# Multilevel building (different project)



## Mech (Jan 12, 2010)

2006 IBC

_1104.4 Multilevel buildings and facilities. At least one accessible route shall connect each accessible level, including mezzanines, in multilevel buildings and facilities._

_Exceptions:_

_1. An accessible route is not required to stories and mezzanines above and below accessible levels that have an aggregate area of not more than 3,000 square feet (278.7 m2). This exception shall not apply to . . ._

Do I include the accessible level in the aggregate?

In my situation, I have a 1,650 sq ft accessible level and a 1,650 sq ft upper level.  Is my aggregate area 1,650 sq ft or 3,300 sq ft?

Thanks in advance!


----------



## vegas paul (Jan 12, 2010)

Re: Multilevel building (different project)

No.  The aggregate calculation is for the aggegate (sum) of all the stories and/or mezzanines, not the entire space that includes the accessible level(s).  For instance, if you have two mezzanines that add up to 3500 s.f., you need make them accessible.


----------



## brudgers (Jan 12, 2010)

Re: Multilevel building (different project)

The aggregate of inaccessible mezzanines and levels must be < 3000 sf.

There can be 10,000 sf of mezzanine but only 2999 sf can be inaccessible.


----------



## mtlogcabin (Jan 12, 2010)

Re: Multilevel building (different project)

An accessible route is not required to stories and mezzanines above and below accessible levels that have an aggregate area of not more than 3,000 square feet

Brudgers I am not following your logic here. Are you saying you can exclude the first 2,999 sq ft of all the mezzanines in a building with 4 total mezzanines of 2,500 sq ft each?


----------



## brudgers (Jan 12, 2010)

Re: Multilevel building (different project)



			
				mtlogcabin said:
			
		

> An accessible route is not required to stories and mezzanines above and below accessible levels that have an aggregate area of not more than 3,000 square feetBrudgers I am not following your logic here. Are you saying you can exclude the first 2,999 sq ft of all the mezzanines in a building with 4 total mezzanines of 2,500 sq ft each?


Note as used below *"inaccessible" = not on accessible route*

Under IBC, as I read it, the total (aggregate) square feet of all inaccessible levels is <3000 sf.

In your scenario, one 2500 sf mezzanine could be inaccessible, the other three would have to be under IBC.

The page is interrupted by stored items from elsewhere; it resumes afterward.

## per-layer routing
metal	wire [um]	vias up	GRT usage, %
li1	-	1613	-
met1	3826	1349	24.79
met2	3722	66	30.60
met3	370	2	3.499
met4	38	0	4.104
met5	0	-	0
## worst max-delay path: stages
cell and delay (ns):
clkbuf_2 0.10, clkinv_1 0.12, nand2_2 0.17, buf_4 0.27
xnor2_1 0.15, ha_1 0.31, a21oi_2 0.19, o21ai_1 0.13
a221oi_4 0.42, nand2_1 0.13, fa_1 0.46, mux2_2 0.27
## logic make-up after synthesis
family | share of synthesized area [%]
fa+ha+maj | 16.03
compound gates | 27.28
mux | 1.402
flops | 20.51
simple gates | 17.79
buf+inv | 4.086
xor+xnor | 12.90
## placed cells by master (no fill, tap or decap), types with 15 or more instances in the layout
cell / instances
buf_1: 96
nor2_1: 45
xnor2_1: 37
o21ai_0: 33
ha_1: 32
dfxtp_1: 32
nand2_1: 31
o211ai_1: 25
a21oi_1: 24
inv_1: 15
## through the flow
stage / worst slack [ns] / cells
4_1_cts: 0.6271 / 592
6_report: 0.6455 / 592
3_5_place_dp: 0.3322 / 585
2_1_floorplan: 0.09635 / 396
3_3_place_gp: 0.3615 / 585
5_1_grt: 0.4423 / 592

On the other hand ADAAG 1994 would allow all four to be inaccessible since each is under 3000 sf.


----------



## JBI (Jan 12, 2010)

Re: Multilevel building (different project)

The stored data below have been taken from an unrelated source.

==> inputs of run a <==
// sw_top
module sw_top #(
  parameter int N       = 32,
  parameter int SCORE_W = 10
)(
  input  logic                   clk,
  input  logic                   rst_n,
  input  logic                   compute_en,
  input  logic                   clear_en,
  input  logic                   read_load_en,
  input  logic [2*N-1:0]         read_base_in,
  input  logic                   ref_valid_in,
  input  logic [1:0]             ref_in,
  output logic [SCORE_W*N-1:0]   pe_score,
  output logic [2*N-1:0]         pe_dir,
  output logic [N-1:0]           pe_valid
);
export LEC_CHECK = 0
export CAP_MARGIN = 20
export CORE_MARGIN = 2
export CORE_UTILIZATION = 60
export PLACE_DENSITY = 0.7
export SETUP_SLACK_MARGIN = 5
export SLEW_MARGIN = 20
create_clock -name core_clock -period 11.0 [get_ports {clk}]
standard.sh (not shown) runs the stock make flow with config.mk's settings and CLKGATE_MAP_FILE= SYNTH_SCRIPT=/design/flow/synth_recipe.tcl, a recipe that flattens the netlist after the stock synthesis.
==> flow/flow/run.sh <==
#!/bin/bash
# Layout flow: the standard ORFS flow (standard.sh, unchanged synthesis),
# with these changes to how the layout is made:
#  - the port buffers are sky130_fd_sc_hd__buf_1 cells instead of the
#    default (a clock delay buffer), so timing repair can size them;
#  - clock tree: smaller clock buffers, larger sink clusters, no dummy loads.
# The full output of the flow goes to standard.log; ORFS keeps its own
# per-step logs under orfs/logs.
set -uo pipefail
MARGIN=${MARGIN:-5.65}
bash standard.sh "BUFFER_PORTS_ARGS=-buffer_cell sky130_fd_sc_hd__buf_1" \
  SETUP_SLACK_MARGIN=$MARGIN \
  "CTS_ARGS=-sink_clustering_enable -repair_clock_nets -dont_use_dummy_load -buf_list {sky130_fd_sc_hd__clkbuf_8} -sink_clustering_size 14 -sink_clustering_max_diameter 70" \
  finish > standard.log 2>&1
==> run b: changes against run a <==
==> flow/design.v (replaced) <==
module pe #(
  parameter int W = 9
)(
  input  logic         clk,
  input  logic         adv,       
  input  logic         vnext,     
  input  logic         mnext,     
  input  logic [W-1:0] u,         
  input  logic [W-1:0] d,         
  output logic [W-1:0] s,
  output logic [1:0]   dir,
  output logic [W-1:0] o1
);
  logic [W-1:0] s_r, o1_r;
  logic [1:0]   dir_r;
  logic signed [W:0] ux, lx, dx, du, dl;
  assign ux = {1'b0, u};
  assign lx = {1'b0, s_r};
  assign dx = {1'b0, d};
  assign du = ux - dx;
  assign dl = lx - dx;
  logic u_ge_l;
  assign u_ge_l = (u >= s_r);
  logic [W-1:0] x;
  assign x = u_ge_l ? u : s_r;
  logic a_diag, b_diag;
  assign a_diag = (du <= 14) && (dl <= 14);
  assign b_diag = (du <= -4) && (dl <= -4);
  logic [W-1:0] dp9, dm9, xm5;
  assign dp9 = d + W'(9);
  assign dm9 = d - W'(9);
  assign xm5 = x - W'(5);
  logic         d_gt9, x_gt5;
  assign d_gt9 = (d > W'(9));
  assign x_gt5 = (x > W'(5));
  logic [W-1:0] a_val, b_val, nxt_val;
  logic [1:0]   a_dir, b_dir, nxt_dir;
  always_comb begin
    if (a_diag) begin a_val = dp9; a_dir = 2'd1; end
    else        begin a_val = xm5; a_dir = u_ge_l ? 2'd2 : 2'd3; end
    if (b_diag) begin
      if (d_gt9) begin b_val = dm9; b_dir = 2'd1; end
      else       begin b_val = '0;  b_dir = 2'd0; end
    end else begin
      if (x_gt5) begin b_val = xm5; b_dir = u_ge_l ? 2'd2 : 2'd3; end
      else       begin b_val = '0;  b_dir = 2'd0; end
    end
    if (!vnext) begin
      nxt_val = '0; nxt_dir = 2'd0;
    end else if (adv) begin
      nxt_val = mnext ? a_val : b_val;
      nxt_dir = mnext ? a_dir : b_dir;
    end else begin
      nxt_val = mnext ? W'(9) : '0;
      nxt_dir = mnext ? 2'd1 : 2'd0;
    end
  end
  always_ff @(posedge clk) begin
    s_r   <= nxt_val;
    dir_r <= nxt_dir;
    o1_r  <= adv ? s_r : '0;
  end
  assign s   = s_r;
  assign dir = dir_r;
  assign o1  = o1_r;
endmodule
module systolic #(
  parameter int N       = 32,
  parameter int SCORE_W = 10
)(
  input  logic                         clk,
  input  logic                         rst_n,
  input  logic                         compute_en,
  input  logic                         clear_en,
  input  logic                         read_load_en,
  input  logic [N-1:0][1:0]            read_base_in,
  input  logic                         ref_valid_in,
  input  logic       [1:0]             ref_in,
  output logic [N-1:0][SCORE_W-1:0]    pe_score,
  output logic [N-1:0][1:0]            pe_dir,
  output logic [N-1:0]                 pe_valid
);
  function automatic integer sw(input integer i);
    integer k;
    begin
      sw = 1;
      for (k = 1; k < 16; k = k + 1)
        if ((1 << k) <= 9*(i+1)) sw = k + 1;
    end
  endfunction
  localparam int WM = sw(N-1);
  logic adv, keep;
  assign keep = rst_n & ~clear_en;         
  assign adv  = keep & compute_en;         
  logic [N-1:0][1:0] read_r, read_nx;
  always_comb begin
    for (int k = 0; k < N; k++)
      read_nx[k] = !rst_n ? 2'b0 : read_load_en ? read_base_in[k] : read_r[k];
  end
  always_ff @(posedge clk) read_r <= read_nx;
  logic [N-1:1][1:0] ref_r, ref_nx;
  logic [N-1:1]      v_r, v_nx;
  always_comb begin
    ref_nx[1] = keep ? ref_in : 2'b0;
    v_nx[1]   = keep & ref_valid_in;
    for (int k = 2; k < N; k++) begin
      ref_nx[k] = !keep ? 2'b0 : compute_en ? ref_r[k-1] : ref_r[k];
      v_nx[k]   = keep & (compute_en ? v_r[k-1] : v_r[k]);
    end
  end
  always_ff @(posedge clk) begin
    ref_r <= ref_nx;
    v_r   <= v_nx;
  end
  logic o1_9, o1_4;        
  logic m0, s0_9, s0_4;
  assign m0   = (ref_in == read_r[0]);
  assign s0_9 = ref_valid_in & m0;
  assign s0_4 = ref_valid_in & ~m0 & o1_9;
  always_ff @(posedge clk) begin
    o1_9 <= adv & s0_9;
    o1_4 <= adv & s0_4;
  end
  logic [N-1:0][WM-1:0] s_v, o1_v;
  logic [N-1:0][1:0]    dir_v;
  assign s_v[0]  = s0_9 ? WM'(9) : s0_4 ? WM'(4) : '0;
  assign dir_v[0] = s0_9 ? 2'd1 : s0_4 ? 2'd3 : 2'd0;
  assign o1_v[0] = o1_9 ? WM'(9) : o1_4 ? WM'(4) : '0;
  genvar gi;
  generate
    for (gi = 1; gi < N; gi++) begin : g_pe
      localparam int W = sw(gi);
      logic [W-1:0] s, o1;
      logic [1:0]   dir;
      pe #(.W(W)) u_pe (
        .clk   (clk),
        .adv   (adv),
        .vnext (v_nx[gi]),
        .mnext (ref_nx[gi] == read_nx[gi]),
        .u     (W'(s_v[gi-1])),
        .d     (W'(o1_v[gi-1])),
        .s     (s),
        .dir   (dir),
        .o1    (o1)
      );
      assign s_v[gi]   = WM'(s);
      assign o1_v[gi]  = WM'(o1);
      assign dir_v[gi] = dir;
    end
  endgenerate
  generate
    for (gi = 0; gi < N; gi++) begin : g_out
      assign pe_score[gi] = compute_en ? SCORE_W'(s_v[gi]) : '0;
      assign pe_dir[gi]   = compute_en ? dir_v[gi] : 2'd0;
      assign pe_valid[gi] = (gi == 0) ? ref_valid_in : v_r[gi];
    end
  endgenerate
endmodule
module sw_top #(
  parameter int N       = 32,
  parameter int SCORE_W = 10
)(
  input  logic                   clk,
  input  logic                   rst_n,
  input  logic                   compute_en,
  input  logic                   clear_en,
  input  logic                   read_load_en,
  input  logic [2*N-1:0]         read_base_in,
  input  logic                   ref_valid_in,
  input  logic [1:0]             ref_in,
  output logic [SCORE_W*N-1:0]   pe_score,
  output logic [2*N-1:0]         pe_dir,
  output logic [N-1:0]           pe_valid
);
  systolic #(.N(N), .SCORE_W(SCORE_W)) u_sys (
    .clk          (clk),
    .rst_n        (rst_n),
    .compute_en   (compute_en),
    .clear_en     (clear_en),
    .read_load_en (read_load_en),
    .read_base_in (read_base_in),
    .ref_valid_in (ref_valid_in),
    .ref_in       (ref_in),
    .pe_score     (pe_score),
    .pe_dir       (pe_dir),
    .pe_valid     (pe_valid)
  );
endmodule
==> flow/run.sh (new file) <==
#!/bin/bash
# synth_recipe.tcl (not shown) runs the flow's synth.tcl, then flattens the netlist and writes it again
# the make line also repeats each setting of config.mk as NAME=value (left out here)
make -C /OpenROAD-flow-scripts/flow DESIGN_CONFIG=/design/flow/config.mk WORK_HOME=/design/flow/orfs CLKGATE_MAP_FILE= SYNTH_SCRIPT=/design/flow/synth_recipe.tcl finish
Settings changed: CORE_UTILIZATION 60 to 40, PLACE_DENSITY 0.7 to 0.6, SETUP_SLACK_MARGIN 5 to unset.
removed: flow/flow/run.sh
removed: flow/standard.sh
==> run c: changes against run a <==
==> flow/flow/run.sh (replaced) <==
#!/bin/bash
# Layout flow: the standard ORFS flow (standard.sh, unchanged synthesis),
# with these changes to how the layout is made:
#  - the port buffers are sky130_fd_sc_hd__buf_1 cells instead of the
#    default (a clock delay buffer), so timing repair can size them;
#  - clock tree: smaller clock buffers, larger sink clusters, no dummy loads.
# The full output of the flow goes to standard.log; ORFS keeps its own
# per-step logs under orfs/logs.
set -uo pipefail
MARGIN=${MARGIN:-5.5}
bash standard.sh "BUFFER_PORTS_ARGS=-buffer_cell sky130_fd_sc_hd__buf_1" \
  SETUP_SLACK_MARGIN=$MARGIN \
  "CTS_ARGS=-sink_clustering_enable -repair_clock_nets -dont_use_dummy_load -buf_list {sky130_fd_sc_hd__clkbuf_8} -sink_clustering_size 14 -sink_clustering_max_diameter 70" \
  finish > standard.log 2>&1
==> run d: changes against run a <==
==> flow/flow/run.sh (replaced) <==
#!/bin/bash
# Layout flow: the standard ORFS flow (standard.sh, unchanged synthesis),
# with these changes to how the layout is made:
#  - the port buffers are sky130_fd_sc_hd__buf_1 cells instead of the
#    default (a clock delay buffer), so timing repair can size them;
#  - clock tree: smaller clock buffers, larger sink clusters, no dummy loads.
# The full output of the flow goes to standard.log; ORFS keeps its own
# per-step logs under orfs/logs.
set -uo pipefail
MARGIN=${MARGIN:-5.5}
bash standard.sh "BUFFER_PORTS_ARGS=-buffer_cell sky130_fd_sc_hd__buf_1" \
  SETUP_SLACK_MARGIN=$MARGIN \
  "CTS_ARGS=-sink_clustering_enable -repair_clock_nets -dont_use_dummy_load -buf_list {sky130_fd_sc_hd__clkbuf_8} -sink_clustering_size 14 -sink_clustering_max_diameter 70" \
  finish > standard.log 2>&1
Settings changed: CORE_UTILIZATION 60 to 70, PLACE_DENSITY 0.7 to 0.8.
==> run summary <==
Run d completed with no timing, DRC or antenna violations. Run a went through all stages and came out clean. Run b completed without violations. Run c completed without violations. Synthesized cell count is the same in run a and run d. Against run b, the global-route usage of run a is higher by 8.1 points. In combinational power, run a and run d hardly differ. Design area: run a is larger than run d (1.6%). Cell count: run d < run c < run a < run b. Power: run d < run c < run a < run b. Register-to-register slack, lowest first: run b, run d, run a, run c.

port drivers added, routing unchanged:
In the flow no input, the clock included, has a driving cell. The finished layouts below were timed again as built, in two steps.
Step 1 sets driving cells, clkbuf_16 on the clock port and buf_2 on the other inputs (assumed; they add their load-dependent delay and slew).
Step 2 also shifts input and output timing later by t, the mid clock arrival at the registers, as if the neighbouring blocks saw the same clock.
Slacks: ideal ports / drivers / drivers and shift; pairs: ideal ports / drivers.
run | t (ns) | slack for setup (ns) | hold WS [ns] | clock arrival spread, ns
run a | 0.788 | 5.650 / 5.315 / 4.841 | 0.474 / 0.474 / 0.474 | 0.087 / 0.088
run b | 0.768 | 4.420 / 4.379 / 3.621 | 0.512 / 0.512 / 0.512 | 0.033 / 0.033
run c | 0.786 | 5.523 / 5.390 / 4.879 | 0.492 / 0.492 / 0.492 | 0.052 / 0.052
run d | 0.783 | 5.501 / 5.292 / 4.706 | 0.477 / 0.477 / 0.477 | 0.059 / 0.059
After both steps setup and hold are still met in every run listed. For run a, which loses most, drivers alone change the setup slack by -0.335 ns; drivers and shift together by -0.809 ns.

Mech - Before this gets too muddled to follow... I also agree that up to 3,000 sf is the total for _inaccessible levels/mezzanines_. In your OP, only the 1,650 on the inaccessible level is counted, leaving you plenty of square footage to spare.


----------



## mtlogcabin (Jan 12, 2010)

Re: Multilevel building (different project)

I still am not following how when the IBC says aggregate you do not require all portions to comply. If I had a 1,600 sq ft in-accessible basement, a 1,600 sq ft accessible main floor and  a 1,600 sq ft in-accessible 2nd story floor would you not require the basement and second story to be accessible? The aggregate of those 2 floors is 3,200 sq ft.


----------



## vegas paul (Jan 12, 2010)

Re: Multilevel building (different project)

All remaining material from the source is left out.